Was muss ein guter Mensch?

Der gesunde Menschenverstand kippt leicht ins Irrationale. Wer nämlich Ambivalenzen nicht akzeptiert und Widersprüche nicht hin und wieder unerklärt stehen lassen kann, sucht verzweifelt nach einer alternativen Erzählung. Sie muss nur zu seiner Weltsicht passen.

Mein Vater hatte gesunden Menschenverstand – bei der Bewältigung des Alltags war dieser nicht immer ausgeprägt, bei der Beurteilung politischer Ereignisse jedoch meist klar und eindeutig. So lobte er zum Beispiel den 1974 erfolgten völkerrechtswidrigen Einmarsch der türkischen Armee in Zypern und die Teilung des Landes als klugen und weitsichtigen politischen Akt. Dadurch wäre das Land befriedet und der Konflikt beendet, meinte er. Was nicht zusammengehöre, solle am besten ein für alle Mal getrennt werden. Jede der beiden Bevölkerungsgruppen habe nun ihren Teil der Insel ganz für sich allein und brauche sich durch die jeweils andere nicht bedroht zu fühlen. Die quer durch das Land verlaufende Demarkationslinie schaffe Sicherheit. Ein Stacheldraht für den Frieden.

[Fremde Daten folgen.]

<file path="src/rtl/gcfp_pkg.sv">
// shared constants, result type and codes for the generator command frame parser
package gcfp_pkg;

  localparam int ACCUM_MAG_BITS_DEF = 20;

  // ascii codes
  localparam logic [7:0] CH_BANG  = 8'h21;
  localparam logic [7:0] CH_HASH  = 8'h23;
  localparam logic [7:0] CH_PLUS  = 8'h2B;
  localparam logic [7:0] CH_MINUS = 8'h2D;
  localparam logic [7:0] CH_SPACE = 8'h20;
  localparam logic [7:0] CH_TAB   = 8'h09;
  localparam logic [7:0] CH_CR    = 8'h0D;
  localparam logic [7:0] CH_ZERO  = 8'h30;
  localparam logic [7:0] CH_NINE  = 8'h39;
  localparam logic [7:0] CH_S     = 8'h53;
  localparam logic [7:0] CH_T     = 8'h54;
  localparam logic [7:0] CH_D     = 8'h44;
  localparam logic [7:0] CH_C     = 8'h43;
  localparam logic [7:0] CH_F     = 8'h46;
  localparam logic [7:0] CH_A     = 8'h41;
  localparam logic [7:0] CH_O     = 8'h4F;
  localparam logic [7:0] CH_W     = 8'h57;

  // configuration register indexes
  localparam int CFG_IDX_W = 3;
  localparam logic [CFG_IDX_W-1:0] CFG_FREQ_MAX     = 3'd0;
  localparam logic [CFG_IDX_W-1:0] CFG_FREQ_MIN     = 3'd1;
  localparam logic [CFG_IDX_W-1:0] CFG_AMP_MAX      = 3'd2;
  localparam logic [CFG_IDX_W-1:0] CFG_AMP_MIN      = 3'd3;
  localparam logic [CFG_IDX_W-1:0] CFG_OFFSET_LIMIT = 3'd4;

  // reset values
  localparam logic [15:0] FREQ_MAX_RST     = 16'd2000;
  localparam logic [15:0] FREQ_MIN_RST     = 16'd20;
  localparam logic [15:0] AMP_MAX_RST      = 16'd10000;
  localparam logic [15:0] AMP_MIN_RST      = 16'd100;
  localparam logic [14:0] OFFSET_LIMIT_RST = 15'd5000;
  localparam logic [15:0] STORED_FREQ_RST  = 16'd20;
  localparam logic [15:0] STORED_AMP_RST   = 16'd100;
  localparam logic [15:0] STORED_OFS_RST   = 16'd0;

  // clamp status codes
  localparam logic [1:0] ST_IN_RANGE = 2'd0;
  localparam logic [1:0] ST_HIGH     = 2'd1;
  localparam logic [1:0] ST_LOW      = 2'd2;

  // waveform codes
  localparam logic [1:0] WF_SINE     = 2'd0;
  localparam logic [1:0] WF_TRIANGLE = 2'd1;
  localparam logic [1:0] WF_SAWTOOTH = 2'd2;
  localparam logic [1:0] WF_SQUARE   = 2'd3;

  typedef struct packed {
    logic        frame_valid;
    logic [1:0]  waveform;
    logic [15:0] frequency;
    logic [15:0] amplitude;
    logic [15:0] offset;
    logic        save_request;
    logic        type_unknown;
    logic [1:0]  freq_status;
    logic [1:0]  amp_status;
    logic [1:0]  offset_status;
  } res_t;

endpackage

</file>
<file path="src/rtl/gcfp_queue.sv">
// two-entry register queue between pipeline parts
module gcfp_queue #(
  parameter int WIDTH = 1
) (
  input  logic             clk,
  input  logic             rst,
  input  logic             wr_en,
  input  logic [WIDTH-1:0] wr_data,
  output logic             full,
  input  logic             rd_en,
  output logic [WIDTH-1:0] rd_data,
  output logic             empty
);

  logic [WIDTH-1:0] mem [2];
  logic             wr_ptr;
  logic             rd_ptr;
  logic [1:0]       count;

  assign full    = (count == 2'd2);
  assign empty   = (count == 2'd0);
  assign rd_data = mem[rd_ptr];

  always_ff @(posedge clk) begin
    if (rst) begin
      wr_ptr <= 1'b0;
      rd_ptr <= 1'b0;
      count  <= 2'd0;
    end else begin
      if (wr_en) begin
        wr_ptr <= ~wr_ptr;
      end
      if (rd_en) begin
        rd_ptr <= ~rd_ptr;
      end
      if (wr_en && !rd_en) begin
        count <= count + 2'd1;
      end else if (rd_en && !wr_en) begin
        count <= count - 2'd1;
      end
    end
  end

  always_ff @(posedge clk) begin
    if (wr_en) begin
      mem[wr_ptr] <= wr_data;
    end
  end

  a_count_bound: assert property (@(posedge clk) disable iff (rst) count != 2'd3)
    else $error("queue count out of range");
  a_write_fills: assert property (@(posedge clk) disable iff (rst)
    wr_en && !rd_en |=> !empty)
    else $error("queue empty after lone write");
  a_read_drains: assert property (@(posedge clk) disable iff (rst)
    rd_en && !wr_en && count == 2'd1 |=> empty)
    else $error("queue not empty after last read");

endmodule

</file>
<file path="src/rtl/gcfp_front.sv">
// front part: byte parser that builds one frame record per '#'
module gcfp_front import gcfp_pkg::*; #(
  parameter int MAG_BITS = ACCUM_MAG_BITS_DEF,
  parameter int REC_W    = 3 * (MAG_BITS + 1) + 10
) (
  input  logic             clk,
  input  logic             rst,
  input  logic             push,
  input  logic [7:0]       rx_byte,
  input  logic             rec_full,
  output logic             rec_push,
  output logic [REC_W-1:0] rec_data
);

  typedef enum logic [2:0] {FLD_NONE, FLD_S, FLD_F, FLD_A, FLD_O, FLD_W} field_t;
  typedef enum logic [1:0] {PH_LEAD, PH_DIGITS, PH_DONE} phase_t;

  logic                first, first_next;
  logic                start_ok, start_ok_next;
  logic                s_seen, s_seen_next;
  field_t              open_fld, open_fld_next;
  logic                skip, skip_next;
  phase_t              phase, phase_next;
  logic                neg, neg_next;
  logic [MAG_BITS-1:0] fmag, fmag_next;
  logic [MAG_BITS-1:0] amag, amag_next;
  logic [MAG_BITS-1:0] omag, omag_next;
  logic                fneg, fneg_next;
  logic                aneg, aneg_next;
  logic                oneg, oneg_next;
  logic                save, save_next;
  logic [7:0]          type_letter, type_letter_next;
  logic                accept;

  assign accept = push && !rec_full;

  function automatic logic is_space(input logic [7:0] b);
    return (b == CH_SPACE) || (b >= CH_TAB && b <= CH_CR);
  endfunction

  always_comb begin
    logic [MAG_BITS-1:0] mag_sel;
    logic [MAG_BITS+3:0] mag_ext;
    logic [MAG_BITS-1:0] mag_new;
    logic                run_digits;
    logic                is_digit;
    mag_sel    = '0;
    mag_ext    = '0;
    mag_new    = '0;
    run_digits = 1'b0;
    is_digit   = (rx_byte >= CH_ZERO) && (rx_byte <= CH_NINE);

    first_next       = first;
    start_ok_next    = start_ok;
    s_seen_next      = s_seen;
    open_fld_next    = open_fld;
    skip_next        = skip;
    phase_next       = phase;
    neg_next         = neg;
    fmag_next        = fmag;
    amag_next        = amag;
    omag_next        = omag;
    fneg_next        = fneg;
    aneg_next        = aneg;
    oneg_next        = oneg;
    save_next        = save;
    type_letter_next = type_letter;
    rec_push         = 1'b0;

    // first byte of a frame starts from a clean slate
    if (first) begin
      start_ok_next    = (rx_byte == CH_BANG);
      s_seen_next      = 1'b0;
      open_fld_next    = FLD_NONE;
      skip_next        = 1'b0;
      phase_next       = PH_LEAD;
      neg_next         = 1'b0;
      fmag_next        = '0;
      amag_next        = '0;
      omag_next        = '0;
      fneg_next        = 1'b0;
      aneg_next        = 1'b0;
      oneg_next        = 1'b0;
      save_next        = 1'b0;
      type_letter_next = '0;
    end

    if (accept) begin
      if (rx_byte == CH_HASH) begin
        rec_push   = 1'b1;
        first_next = 1'b1;
      end else begin
        first_next = 1'b0;
        if ((rx_byte == CH_S && !s_seen_next) || rx_byte == CH_F || rx_byte == CH_A ||
            rx_byte == CH_O || rx_byte == CH_W) begin
          skip_next  = 1'b1;
          phase_next = PH_LEAD;
          neg_next   = 1'b0;
          unique case (rx_byte)
            CH_S: begin
              s_seen_next      = 1'b1;
              open_fld_next    = FLD_S;
              type_letter_next = '0;
            end
            CH_F: begin
              open_fld_next = FLD_F;
              fmag_next     = '0;
              fneg_next     = 1'b0;
            end
            CH_A: begin
              open_fld_next = FLD_A;
              amag_next     = '0;
              aneg_next     = 1'b0;
            end
            CH_O: begin
              open_fld_next = FLD_O;
              omag_next     = '0;
              oneg_next     = 1'b0;
            end
            default: begin
              open_fld_next = FLD_W;
              save_next     = 1'b0;
            end
          endcase
        end else if (open_fld_next == FLD_NONE) begin
          skip_next = skip_next;
        end else if (skip_next) begin
          skip_next = 1'b0;
        end else if (open_fld_next == FLD_S) begin
          type_letter_next = rx_byte;
          open_fld_next    = FLD_NONE;
        end else begin
          if (phase_next == PH_LEAD) begin
            if (!is_space(rx_byte)) begin
              if (rx_byte == CH_PLUS || rx_byte == CH_MINUS) begin
                neg_next   = (rx_byte == CH_MINUS);
                phase_next = PH_DIGITS;
              end else begin
                phase_next = PH_DIGITS;
                run_digits = 1'b1;
              end
            end
          end else if (phase_next == PH_DIGITS) begin
            run_digits = 1'b1;
          end
          if (run_digits) begin
            if (is_digit) begin
              unique case (open_fld_next)
                FLD_F:   mag_sel = fmag_next;
                FLD_A:   mag_sel = amag_next;
                FLD_O:   mag_sel = omag_next;
                default: mag_sel = '0;
              endcase
              // times ten plus digit, saturating
              mag_ext = {1'b0, mag_sel, 3'b000} + {3'b000, mag_sel, 1'b0}
                      + {{MAG_BITS{1'b0}}, rx_byte[3:0]};
              mag_new = (mag_ext[MAG_BITS+3:MAG_BITS] != 4'd0) ? '1 : mag_ext[MAG_BITS-1:0];
              unique case (open_fld_next)
                FLD_F: begin
                  fmag_next = mag_new;
                  fneg_next = neg_next;
                end
                FLD_A: begin
                  amag_next = mag_new;
                  aneg_next = neg_next;
                end
                FLD_O: begin
                  omag_next = mag_new;
                  oneg_next = neg_next;
                end
                default: begin
                  if (rx_byte[3:0] != 4'd0) begin
                    save_next = 1'b1;
                  end
                end
              endcase
            end else begin
              phase_next    = PH_DONE;
              open_fld_next = FLD_NONE;
            end
          end
        end
      end
    end
  end

  assign rec_data = {start_ok_next, type_letter_next, save_next,
                     fneg_next, fmag_next, aneg_next, amag_next, oneg_next, omag_next};

  always_ff @(posedge clk) begin
    if (rst) begin
      first       <= 1'b1;
      start_ok    <= 1'b0;
      s_seen      <= 1'b0;
      open_fld    <= FLD_NONE;
      skip        <= 1'b0;
      phase       <= PH_LEAD;
      neg         <= 1'b0;
      save        <= 1'b0;
      type_letter <= '0;
    end else begin
      first       <= first_next;
      start_ok    <= start_ok_next;
      s_seen      <= s_seen_next;
      open_fld    <= open_fld_next;
      skip        <= skip_next;
      phase       <= phase_next;
      neg         <= neg_next;
      save        <= save_next;
      type_letter <= type_letter_next;
    end
  end

  always_ff @(posedge clk) begin
    fmag <= fmag_next;
    amag <= amag_next;
    omag <= omag_next;
    fneg <= fneg_next;
    aneg <= aneg_next;
    oneg <= oneg_next;
  end

endmodule

</file>
<file path="src/rtl/gcfp_back.sv">
// back part: limit registers, clamping and stored generator settings
module gcfp_back import gcfp_pkg::*; #(
  parameter int MAG_BITS = ACCUM_MAG_BITS_DEF,
  parameter int REC_W    = 3 * (MAG_BITS + 1) + 10
) (
  input  logic                 clk,
  input  logic                 rst,
  input  logic                 cfg_valid,
  input  logic [CFG_IDX_W-1:0] cfg_index,
  input  logic [15:0]          cfg_data,
  input  logic                 rec_empty,
  input  logic [REC_W-1:0]     rec_data,
  output logic                 rec_pop,
  input  logic                 res_full,
  output logic                 res_push,
  output res_t                 res_data
);

  localparam int VW = MAG_BITS + 1;

  logic [15:0] freq_max, freq_min, amp_max, amp_min;
  logic [14:0] offset_limit;
  logic [1:0]  stored_waveform, stored_waveform_next;
  logic [15:0] stored_frequency, stored_frequency_next;
  logic [15:0] stored_amplitude, stored_amplitude_next;
  logic [15:0] stored_offset, stored_offset_next;

  logic                r_start_ok;
  logic [7:0]          r_type;
  logic                r_save;
  logic                r_fneg, r_aneg, r_oneg;
  logic [MAG_BITS-1:0] r_fmag, r_amag, r_omag;

  assign {r_start_ok, r_type, r_save, r_fneg, r_fmag, r_aneg, r_amag, r_oneg, r_omag} = rec_data;

  assign rec_pop  = !rec_empty && !res_full;
  assign res_push = rec_pop;

  function automatic logic signed [VW-1:0] to_signed(input logic neg,
                                                     input logic [MAG_BITS-1:0] mag);
    logic signed [VW-1:0] v;
    v = $signed({1'b0, mag});
    return neg ? -v : v;
  endfunction

  // returns {status, clamped value}
  function automatic logic [17:0] clamp(input logic signed [VW-1:0] v,
                                        input logic signed [VW-1:0] lo,
                                        input logic signed [VW-1:0] hi);
    logic [17:0] r;
    if (v > hi) begin
      r = {ST_HIGH, hi[15:0]};
    end else if (v < lo) begin
      r = {ST_LOW, lo[15:0]};
    end else begin
      r = {ST_IN_RANGE, v[15:0]};
    end
    return r;
  endfunction

  always_comb begin
    logic signed [VW-1:0] ofs_hi;
    logic [17:0]          fc, ac, oc;
    logic                 unknown;
    ofs_hi  = $signed({{(VW-15){1'b0}}, offset_limit});
    fc      = clamp(to_signed(r_fneg, r_fmag),
                    $signed({{(VW-16){1'b0}}, freq_min}),
                    $signed({{(VW-16){1'b0}}, freq_max}));
    ac      = clamp(to_signed(r_aneg, r_amag),
                    $signed({{(VW-16){1'b0}}, amp_min}),
                    $signed({{(VW-16){1'b0}}, amp_max}));
    oc      = clamp(to_signed(r_oneg, r_omag), -ofs_hi, ofs_hi);
    unknown = 1'b0;

    stored_waveform_next  = stored_waveform;
    stored_frequency_next = stored_frequency;
    stored_amplitude_next = stored_amplitude;
    stored_offset_next    = stored_offset;
    if (r_start_ok) begin
      unique case (r_type)
        CH_S:    stored_waveform_next = WF_SINE;
        CH_T:    stored_waveform_next = WF_TRIANGLE;
        CH_D:    stored_waveform_next = WF_SAWTOOTH;
        CH_C:    stored_waveform_next = WF_SQUARE;
        default: unknown = 1'b1;
      endcase
      stored_frequency_next = fc[15:0];
      stored_amplitude_next = ac[15:0];
      stored_offset_next    = oc[15:0];
    end

    res_data.frame_valid   = r_start_ok;
    res_data.waveform      = stored_waveform_next;
    res_data.frequency     = stored_frequency_next;
    res_data.amplitude     = stored_amplitude_next;
    res_data.offset        = stored_offset_next;
    res_data.save_request  = r_start_ok && r_save;
    res_data.type_unknown  = unknown;
    res_data.freq_status   = r_start_ok ? fc[17:16] : ST_IN_RANGE;
    res_data.amp_status    = r_start_ok ? ac[17:16] : ST_IN_RANGE;
    res_data.offset_status = r_start_ok ? oc[17:16] : ST_IN_RANGE;
  end

  always_ff @(posedge clk) begin
    if (rst) begin
      freq_max         <= FREQ_MAX_RST;
      freq_min         <= FREQ_MIN_RST;
      amp_max          <= AMP_MAX_RST;
      amp_min          <= AMP_MIN_RST;
      offset_limit     <= OFFSET_LIMIT_RST;
      stored_waveform  <= WF_SINE;
      stored_frequency <= STORED_FREQ_RST;
      stored_amplitude <= STORED_AMP_RST;
      stored_offset    <= STORED_OFS_RST;
    end else begin
      if (cfg_valid) begin
        unique case (cfg_index)
          CFG_FREQ_MAX:     freq_max     <= cfg_data;
          CFG_FREQ_MIN:     freq_min     <= cfg_data;
          CFG_AMP_MAX:      amp_max      <= cfg_data;
          CFG_AMP_MIN:      amp_min      <= cfg_data;
          CFG_OFFSET_LIMIT: offset_limit <= cfg_data[14:0];
          default: ;
        endcase
      end
      if (rec_pop) begin
        stored_waveform  <= stored_waveform_next;
        stored_frequency <= stored_frequency_next;
        stored_amplitude <= stored_amplitude_next;
        stored_offset    <= stored_offset_next;
      end
    end
  end

  a_invalid_keeps: assert property (@(posedge clk) disable iff (rst)
    rec_pop && !r_start_ok |=> $stable(stored_frequency) && $stable(stored_amplitude)
                               && $stable(stored_offset) && $stable(stored_waveform))
    else $error("invalid frame changed stored settings");
  a_freq_high: assert property (@(posedge clk) disable iff (rst)
    rec_pop && r_start_ok && res_data.freq_status == ST_HIGH
    |=> stored_frequency == $past(freq_max))
    else $error("frequency clamped high but not at maximum");
  a_offset_bound: assert property (@(posedge clk) disable iff (rst)
    rec_pop && r_start_ok |=>
      $signed(stored_offset) <= $signed({1'b0, $past(offset_limit)}) &&
      $signed(stored_offset) >= -$signed({1'b0, $past(offset_limit)}))
    else $error("stored offset outside limit");

endmodule

</file>
<file path="src/rtl/generator_command_frame_parser_unit.sv">
// top level of the generator command frame parser
// throughput: one byte per clock cycle while full is low, a '#' beat included
// the result of a frame is registered in both queues before it reaches the result ports
// (front parser -> two-entry record queue -> clamp stage -> two-entry result queue)
// full rises only when the record queue holds two frames not yet clamped
// reset (synchronous): queues emptied, parser awaits a frame start, limits and settings restored
module generator_command_frame_parser_unit import gcfp_pkg::*; #(
  parameter int ACCUM_MAG_BITS = ACCUM_MAG_BITS_DEF
) (
  input  logic                 clk,
  input  logic                 rst,
  input  logic                 push,
  output logic                 full,
  input  logic [7:0]           rx_byte,
  output logic                 empty,
  input  logic                 pop,
  output logic                 frame_valid,
  output logic [1:0]           waveform,
  output logic [15:0]          frequency,
  output logic [15:0]          amplitude,
  output logic signed [15:0]   offset,
  output logic                 save_request,
  output logic                 type_unknown,
  output logic [1:0]           freq_status,
  output logic [1:0]           amp_status,
  output logic [1:0]           offset_status,
  input  logic                 cfg_valid,
  output logic                 cfg_ready,
  input  logic [CFG_IDX_W-1:0] cfg_index,
  input  logic [15:0]          cfg_data
);

  localparam int REC_W = 3 * (ACCUM_MAG_BITS + 1) + 10;

  logic             rec_push, rec_full, rec_pop, rec_empty;
  logic [REC_W-1:0] rec_wr, rec_rd;
  logic             res_push, res_full, res_pop;
  res_t             res_wr, res_rd;

  assign cfg_ready = 1'b1;
  assign res_pop   = pop && !empty;
  assign full      = rec_full;

  gcfp_front #(.MAG_BITS(ACCUM_MAG_BITS), .REC_W(REC_W)) u_front (
    .clk      (clk),
    .rst      (rst),
    .push     (push),
    .rx_byte  (rx_byte),
    .rec_full (rec_full),
    .rec_push (rec_push),
    .rec_data (rec_wr)
  );

  gcfp_queue #(.WIDTH(REC_W)) u_rec_q (
    .clk     (clk),
    .rst     (rst),
    .wr_en   (rec_push),
    .wr_data (rec_wr),
    .full    (rec_full),
    .rd_en   (rec_pop),
    .rd_data (rec_rd),
    .empty   (rec_empty)
  );

  gcfp_back #(.MAG_BITS(ACCUM_MAG_BITS), .REC_W(REC_W)) u_back (
    .clk       (clk),
    .rst       (rst),
    .cfg_valid (cfg_valid),
    .cfg_index (cfg_index),
    .cfg_data  (cfg_data),
    .rec_empty (rec_empty),
    .rec_data  (rec_rd),
    .rec_pop   (rec_pop),
    .res_full  (res_full),
    .res_push  (res_push),
    .res_data  (res_wr)
  );

  gcfp_queue #(.WIDTH($bits(res_t))) u_res_q (
    .clk     (clk),
    .rst     (rst),
    .wr_en   (res_push),
    .wr_data (res_wr),
    .full    (res_full),
    .rd_en   (res_pop),
    .rd_data (res_rd),
    .empty   (empty)
  );

  assign frame_valid   = res_rd.frame_valid;
  assign waveform      = res_rd.waveform;
  assign frequency     = res_rd.frequency;
  assign amplitude     = res_rd.amplitude;
  assign offset        = $signed(res_rd.offset);
  assign save_request  = res_rd.save_request;
  assign type_unknown  = res_rd.type_unknown;
  assign freq_status   = res_rd.freq_status;
  assign amp_status    = res_rd.amp_status;
  assign offset_status = res_rd.offset_status;

endmodule
</file>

Einwände, dass Menschen vertrieben und wahrscheinlich für immer ihrer Heimat beraubt worden seien, dass Leid und Traumata über Generationen weitergegeben werden, ja, dass die Vertreibung oder Ermordung von Menschen, und sei es für ein vermeintlich höheres Ziel, schlichtweg unmoralisch und kein vertretbares Vorgehen sei, ließ er nicht gelten. Moral sei etwas für Schulaufsätze, meinte er. In der Realität des Lebens hingegen sei nur das moralisch, was für die Gesellschaft nützlich und in der Wirkung nachhaltig sei. Das Leid Einzelner sei bedauerlich, aber nicht immer zu vermeiden.